## EXERCISE OBJECTIVE:
Each line that includes the word "instances" should be copied from the records.

Collected data entries
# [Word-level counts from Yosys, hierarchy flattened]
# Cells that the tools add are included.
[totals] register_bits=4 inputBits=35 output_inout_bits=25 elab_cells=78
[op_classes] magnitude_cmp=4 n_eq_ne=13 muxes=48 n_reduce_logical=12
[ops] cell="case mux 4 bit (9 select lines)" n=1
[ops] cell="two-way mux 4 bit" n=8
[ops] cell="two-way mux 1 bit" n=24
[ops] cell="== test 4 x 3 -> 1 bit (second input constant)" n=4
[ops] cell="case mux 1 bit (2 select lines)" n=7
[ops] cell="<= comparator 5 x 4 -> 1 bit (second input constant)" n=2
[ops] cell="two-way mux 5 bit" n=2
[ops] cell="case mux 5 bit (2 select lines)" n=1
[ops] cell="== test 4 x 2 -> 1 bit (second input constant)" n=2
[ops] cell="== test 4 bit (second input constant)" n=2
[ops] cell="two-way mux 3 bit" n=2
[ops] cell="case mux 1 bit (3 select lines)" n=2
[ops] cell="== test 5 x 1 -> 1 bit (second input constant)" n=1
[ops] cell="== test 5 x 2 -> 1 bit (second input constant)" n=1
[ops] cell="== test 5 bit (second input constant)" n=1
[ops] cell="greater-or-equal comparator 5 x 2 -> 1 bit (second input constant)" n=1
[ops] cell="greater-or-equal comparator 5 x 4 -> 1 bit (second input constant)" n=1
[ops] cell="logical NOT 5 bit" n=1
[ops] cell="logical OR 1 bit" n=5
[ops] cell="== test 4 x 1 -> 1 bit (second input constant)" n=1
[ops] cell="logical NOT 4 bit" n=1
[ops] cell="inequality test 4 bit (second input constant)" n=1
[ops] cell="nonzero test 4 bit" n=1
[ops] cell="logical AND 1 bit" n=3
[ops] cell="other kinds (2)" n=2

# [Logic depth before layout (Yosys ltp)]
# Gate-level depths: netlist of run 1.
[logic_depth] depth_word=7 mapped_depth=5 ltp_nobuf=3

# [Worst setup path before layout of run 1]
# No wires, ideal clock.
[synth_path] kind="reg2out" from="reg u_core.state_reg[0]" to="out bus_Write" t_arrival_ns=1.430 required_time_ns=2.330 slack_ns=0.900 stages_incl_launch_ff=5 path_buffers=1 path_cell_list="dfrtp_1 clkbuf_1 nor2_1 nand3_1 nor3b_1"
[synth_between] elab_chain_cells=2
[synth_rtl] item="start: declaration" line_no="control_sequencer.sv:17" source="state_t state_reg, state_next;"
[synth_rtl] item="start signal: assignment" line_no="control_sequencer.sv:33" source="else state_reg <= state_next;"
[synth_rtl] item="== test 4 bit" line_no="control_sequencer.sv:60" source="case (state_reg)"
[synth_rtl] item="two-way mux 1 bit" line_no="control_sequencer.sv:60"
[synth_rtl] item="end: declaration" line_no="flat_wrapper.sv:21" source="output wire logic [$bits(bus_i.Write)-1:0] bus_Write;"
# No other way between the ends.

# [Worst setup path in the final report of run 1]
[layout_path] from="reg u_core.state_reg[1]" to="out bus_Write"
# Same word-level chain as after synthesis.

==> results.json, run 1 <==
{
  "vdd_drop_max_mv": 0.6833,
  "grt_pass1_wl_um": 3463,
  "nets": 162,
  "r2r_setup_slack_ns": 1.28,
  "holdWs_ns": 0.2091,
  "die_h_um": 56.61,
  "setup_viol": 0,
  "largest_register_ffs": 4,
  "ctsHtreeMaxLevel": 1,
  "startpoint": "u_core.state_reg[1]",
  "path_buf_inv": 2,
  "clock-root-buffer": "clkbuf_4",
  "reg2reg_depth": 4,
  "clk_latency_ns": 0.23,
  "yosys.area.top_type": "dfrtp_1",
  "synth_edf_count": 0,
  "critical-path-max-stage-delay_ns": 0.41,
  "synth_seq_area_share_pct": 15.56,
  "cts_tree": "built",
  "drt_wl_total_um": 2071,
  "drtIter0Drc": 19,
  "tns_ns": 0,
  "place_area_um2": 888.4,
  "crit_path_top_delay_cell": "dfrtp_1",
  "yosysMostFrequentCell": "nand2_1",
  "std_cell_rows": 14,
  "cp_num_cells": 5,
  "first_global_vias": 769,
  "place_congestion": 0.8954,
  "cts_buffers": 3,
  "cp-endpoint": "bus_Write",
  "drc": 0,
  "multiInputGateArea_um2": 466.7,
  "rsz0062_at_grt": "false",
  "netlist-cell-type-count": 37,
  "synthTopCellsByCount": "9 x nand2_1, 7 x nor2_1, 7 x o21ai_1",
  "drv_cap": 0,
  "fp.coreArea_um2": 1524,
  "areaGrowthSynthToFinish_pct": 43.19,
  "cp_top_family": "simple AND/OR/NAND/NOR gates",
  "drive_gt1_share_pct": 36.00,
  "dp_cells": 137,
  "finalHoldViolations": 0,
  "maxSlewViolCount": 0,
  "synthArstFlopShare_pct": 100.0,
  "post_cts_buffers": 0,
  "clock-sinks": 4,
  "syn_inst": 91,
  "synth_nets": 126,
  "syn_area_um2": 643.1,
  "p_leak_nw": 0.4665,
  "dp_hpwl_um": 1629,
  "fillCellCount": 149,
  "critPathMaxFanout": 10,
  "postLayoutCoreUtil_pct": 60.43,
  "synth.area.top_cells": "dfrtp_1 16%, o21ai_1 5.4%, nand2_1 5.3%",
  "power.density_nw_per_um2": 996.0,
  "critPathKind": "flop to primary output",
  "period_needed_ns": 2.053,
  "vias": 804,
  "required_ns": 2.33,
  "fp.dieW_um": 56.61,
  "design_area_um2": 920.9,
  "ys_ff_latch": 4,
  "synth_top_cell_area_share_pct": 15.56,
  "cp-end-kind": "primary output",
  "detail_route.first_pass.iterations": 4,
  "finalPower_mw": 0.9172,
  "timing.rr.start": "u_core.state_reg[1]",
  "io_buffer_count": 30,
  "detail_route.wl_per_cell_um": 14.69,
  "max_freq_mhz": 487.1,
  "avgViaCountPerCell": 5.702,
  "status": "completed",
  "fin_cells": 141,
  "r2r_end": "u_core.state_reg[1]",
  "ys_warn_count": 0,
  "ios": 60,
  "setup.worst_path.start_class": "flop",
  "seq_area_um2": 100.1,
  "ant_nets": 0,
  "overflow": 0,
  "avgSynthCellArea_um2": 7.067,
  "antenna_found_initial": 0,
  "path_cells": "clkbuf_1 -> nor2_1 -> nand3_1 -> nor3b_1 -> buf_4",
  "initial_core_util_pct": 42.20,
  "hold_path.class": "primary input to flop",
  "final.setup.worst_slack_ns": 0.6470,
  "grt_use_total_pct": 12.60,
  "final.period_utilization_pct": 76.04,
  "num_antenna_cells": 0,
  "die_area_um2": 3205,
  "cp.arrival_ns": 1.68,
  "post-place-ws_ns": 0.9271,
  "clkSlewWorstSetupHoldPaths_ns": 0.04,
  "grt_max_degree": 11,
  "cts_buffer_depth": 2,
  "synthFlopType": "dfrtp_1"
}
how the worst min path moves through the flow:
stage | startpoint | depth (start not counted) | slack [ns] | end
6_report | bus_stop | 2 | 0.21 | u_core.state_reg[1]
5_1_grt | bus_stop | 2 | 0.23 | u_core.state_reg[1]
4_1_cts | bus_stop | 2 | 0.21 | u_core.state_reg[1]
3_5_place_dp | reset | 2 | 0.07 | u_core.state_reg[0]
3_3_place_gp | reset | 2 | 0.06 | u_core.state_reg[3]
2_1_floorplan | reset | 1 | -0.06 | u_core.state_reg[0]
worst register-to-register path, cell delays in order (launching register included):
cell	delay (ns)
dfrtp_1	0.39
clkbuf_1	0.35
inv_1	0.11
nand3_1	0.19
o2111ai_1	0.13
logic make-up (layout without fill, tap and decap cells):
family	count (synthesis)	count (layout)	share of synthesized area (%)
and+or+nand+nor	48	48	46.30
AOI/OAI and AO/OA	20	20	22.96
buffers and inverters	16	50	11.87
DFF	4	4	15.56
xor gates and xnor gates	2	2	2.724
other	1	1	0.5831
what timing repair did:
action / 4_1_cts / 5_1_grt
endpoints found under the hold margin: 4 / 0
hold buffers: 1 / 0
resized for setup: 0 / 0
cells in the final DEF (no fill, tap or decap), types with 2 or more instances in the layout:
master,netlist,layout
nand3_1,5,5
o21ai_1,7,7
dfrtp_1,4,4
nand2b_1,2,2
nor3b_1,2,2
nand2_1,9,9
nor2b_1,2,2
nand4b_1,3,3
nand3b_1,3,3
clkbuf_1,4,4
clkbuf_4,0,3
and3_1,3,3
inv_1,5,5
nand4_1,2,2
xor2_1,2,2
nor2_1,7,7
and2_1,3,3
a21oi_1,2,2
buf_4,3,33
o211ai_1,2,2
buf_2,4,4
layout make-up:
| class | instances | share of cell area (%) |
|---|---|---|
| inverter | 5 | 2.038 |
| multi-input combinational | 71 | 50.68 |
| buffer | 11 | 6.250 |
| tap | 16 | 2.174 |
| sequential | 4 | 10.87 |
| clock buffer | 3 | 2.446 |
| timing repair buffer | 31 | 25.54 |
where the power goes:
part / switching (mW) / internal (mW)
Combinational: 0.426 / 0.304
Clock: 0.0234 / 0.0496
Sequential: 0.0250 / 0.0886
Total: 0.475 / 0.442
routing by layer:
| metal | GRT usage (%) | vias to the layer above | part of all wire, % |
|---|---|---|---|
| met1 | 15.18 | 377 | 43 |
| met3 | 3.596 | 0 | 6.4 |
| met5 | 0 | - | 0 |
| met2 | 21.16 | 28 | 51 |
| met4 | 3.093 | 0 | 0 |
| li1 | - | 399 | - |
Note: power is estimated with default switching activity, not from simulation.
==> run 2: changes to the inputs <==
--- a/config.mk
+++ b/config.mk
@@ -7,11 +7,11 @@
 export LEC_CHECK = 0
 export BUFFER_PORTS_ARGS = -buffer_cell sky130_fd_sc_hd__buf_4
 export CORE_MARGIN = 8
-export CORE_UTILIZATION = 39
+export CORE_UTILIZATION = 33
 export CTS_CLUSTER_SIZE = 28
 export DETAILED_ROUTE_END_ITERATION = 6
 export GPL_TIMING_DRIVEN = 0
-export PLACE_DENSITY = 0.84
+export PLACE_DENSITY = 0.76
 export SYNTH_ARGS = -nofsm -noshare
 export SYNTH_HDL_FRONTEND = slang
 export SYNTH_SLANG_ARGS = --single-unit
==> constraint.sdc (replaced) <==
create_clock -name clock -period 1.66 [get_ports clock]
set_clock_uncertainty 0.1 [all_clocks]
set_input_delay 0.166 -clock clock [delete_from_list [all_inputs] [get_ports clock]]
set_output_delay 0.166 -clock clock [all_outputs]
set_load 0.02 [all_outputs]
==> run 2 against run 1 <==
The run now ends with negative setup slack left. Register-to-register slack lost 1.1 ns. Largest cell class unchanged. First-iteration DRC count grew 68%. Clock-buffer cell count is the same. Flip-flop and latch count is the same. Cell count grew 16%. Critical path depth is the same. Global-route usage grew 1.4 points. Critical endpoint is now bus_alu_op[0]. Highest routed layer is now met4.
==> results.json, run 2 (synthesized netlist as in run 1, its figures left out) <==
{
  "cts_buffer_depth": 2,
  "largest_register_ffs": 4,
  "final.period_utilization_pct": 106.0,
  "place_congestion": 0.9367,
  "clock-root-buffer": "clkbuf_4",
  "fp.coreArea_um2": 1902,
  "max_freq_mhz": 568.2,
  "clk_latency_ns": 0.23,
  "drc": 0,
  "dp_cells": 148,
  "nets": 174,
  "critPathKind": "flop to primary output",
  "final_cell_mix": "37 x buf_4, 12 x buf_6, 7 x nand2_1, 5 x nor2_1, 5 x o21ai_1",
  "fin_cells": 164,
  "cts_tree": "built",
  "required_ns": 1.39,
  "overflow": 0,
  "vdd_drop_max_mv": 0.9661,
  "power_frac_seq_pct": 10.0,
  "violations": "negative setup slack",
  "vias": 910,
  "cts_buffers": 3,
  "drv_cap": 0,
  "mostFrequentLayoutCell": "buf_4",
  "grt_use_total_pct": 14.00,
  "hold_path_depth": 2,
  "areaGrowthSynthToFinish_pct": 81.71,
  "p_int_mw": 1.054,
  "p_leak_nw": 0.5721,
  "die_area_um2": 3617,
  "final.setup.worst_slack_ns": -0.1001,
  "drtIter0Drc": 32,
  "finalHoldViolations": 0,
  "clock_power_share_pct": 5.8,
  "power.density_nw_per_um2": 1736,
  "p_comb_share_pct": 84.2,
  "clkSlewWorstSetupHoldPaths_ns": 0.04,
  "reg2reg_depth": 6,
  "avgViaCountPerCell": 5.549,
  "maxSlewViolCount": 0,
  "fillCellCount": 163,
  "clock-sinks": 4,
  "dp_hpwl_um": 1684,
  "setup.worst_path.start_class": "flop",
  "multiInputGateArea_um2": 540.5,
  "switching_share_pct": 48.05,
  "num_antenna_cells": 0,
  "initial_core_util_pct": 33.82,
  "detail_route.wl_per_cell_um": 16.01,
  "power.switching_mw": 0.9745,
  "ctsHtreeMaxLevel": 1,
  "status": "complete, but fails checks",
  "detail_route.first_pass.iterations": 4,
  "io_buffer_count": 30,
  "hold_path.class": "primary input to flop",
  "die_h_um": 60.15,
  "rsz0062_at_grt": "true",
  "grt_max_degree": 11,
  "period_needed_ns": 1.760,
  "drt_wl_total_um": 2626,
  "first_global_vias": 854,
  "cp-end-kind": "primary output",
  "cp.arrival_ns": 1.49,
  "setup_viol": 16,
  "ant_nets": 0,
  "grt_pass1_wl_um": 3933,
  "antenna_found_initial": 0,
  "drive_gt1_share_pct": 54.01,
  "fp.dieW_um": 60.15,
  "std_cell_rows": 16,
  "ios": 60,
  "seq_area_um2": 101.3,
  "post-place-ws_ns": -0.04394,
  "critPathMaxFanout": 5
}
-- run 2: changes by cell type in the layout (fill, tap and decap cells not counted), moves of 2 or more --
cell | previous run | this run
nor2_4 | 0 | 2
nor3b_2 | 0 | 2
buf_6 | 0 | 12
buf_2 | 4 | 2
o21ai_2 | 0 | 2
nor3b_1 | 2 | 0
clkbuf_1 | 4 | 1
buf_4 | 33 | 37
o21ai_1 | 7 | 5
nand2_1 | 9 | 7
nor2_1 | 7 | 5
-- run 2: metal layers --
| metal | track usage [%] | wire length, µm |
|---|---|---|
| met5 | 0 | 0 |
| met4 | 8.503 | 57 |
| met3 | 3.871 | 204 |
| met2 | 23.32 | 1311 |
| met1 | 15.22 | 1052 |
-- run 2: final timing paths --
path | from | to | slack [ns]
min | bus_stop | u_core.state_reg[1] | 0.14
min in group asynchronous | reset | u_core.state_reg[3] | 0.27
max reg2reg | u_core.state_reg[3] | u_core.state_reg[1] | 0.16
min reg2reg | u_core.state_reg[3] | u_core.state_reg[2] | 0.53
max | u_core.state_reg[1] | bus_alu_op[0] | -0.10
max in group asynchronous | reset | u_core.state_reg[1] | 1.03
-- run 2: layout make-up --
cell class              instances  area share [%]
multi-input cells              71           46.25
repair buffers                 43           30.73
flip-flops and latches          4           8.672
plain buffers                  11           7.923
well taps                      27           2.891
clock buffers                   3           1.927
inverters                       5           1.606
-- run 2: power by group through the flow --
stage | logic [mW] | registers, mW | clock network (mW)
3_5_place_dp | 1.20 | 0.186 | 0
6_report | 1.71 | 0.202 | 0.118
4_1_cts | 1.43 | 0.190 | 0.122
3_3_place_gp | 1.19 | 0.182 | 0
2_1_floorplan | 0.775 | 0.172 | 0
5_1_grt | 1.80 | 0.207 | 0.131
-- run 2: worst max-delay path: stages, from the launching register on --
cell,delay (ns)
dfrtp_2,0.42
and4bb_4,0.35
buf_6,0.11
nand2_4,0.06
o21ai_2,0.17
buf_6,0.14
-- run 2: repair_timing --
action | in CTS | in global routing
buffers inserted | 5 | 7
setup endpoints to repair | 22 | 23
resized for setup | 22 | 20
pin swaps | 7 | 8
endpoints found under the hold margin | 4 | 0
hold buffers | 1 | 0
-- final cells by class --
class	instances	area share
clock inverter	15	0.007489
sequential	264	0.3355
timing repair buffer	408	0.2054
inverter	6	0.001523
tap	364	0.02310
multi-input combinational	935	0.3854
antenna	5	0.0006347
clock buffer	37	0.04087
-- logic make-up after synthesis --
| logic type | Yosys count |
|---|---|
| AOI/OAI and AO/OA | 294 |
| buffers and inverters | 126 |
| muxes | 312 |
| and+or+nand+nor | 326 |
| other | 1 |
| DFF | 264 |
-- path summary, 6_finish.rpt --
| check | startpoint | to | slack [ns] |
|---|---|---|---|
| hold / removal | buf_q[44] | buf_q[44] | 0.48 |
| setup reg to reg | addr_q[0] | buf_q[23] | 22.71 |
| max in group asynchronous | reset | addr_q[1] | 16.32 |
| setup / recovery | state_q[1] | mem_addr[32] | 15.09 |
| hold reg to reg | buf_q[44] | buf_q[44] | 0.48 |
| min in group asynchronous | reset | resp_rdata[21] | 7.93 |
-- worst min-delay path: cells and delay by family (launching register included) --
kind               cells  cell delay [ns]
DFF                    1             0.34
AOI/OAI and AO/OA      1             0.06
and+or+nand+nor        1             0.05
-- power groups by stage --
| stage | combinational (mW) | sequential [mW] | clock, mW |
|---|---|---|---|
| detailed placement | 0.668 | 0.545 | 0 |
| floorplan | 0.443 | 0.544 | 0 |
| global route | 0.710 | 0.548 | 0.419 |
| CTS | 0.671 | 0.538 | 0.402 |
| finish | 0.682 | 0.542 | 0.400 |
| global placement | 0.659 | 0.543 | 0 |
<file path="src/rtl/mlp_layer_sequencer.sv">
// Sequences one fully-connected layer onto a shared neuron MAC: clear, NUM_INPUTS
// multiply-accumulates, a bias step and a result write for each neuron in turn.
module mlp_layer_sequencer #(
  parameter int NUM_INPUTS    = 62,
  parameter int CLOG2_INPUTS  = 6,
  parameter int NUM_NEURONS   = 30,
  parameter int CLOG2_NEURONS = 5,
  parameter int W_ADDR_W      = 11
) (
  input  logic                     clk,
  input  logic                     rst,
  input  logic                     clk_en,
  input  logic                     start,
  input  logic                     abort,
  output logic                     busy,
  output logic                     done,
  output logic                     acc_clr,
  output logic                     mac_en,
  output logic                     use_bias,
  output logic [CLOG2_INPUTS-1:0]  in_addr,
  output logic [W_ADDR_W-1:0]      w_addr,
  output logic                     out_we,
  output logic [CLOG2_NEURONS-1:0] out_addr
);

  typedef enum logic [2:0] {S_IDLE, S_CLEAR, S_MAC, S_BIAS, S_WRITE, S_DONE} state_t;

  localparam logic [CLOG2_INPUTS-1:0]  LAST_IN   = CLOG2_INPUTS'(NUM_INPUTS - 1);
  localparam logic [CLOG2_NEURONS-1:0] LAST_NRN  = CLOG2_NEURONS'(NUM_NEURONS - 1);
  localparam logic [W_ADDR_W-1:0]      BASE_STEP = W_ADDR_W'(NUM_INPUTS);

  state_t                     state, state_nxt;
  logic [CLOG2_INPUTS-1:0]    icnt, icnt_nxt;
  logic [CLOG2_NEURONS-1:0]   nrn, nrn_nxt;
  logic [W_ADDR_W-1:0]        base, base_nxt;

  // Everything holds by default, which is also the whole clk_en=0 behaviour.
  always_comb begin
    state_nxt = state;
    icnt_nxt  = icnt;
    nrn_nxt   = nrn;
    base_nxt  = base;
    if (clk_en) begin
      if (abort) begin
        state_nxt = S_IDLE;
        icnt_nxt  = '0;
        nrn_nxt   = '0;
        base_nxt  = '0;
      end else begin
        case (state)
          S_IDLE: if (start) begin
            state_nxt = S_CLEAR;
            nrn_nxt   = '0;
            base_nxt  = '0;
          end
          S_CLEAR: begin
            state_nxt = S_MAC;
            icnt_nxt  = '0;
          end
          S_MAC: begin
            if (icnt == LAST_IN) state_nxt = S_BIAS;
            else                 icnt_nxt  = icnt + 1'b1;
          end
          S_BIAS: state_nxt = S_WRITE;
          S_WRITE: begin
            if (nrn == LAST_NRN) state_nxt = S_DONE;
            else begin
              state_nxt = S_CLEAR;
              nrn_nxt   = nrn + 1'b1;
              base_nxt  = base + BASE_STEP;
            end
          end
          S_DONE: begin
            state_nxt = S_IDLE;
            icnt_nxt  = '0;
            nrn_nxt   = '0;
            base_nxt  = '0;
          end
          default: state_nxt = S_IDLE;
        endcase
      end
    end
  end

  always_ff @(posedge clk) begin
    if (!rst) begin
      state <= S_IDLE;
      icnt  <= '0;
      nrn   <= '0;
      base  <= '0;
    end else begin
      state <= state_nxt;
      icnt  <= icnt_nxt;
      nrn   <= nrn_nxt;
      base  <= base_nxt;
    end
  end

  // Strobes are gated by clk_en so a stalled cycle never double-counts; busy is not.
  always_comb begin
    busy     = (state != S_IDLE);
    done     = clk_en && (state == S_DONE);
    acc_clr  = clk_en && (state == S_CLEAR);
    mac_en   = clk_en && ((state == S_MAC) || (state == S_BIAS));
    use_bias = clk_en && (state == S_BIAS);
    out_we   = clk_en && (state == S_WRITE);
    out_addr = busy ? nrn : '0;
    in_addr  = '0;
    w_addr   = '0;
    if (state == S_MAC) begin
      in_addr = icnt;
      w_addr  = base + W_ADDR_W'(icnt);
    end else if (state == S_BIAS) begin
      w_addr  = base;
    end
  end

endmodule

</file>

## WRITTEN SOLUTION:
cells in the final DEF (no fill, tap or decap), types with 2 or more instances in the layout:
| class | instances | share of cell area (%) |
cell class              instances  area share [%]
class	instances	area share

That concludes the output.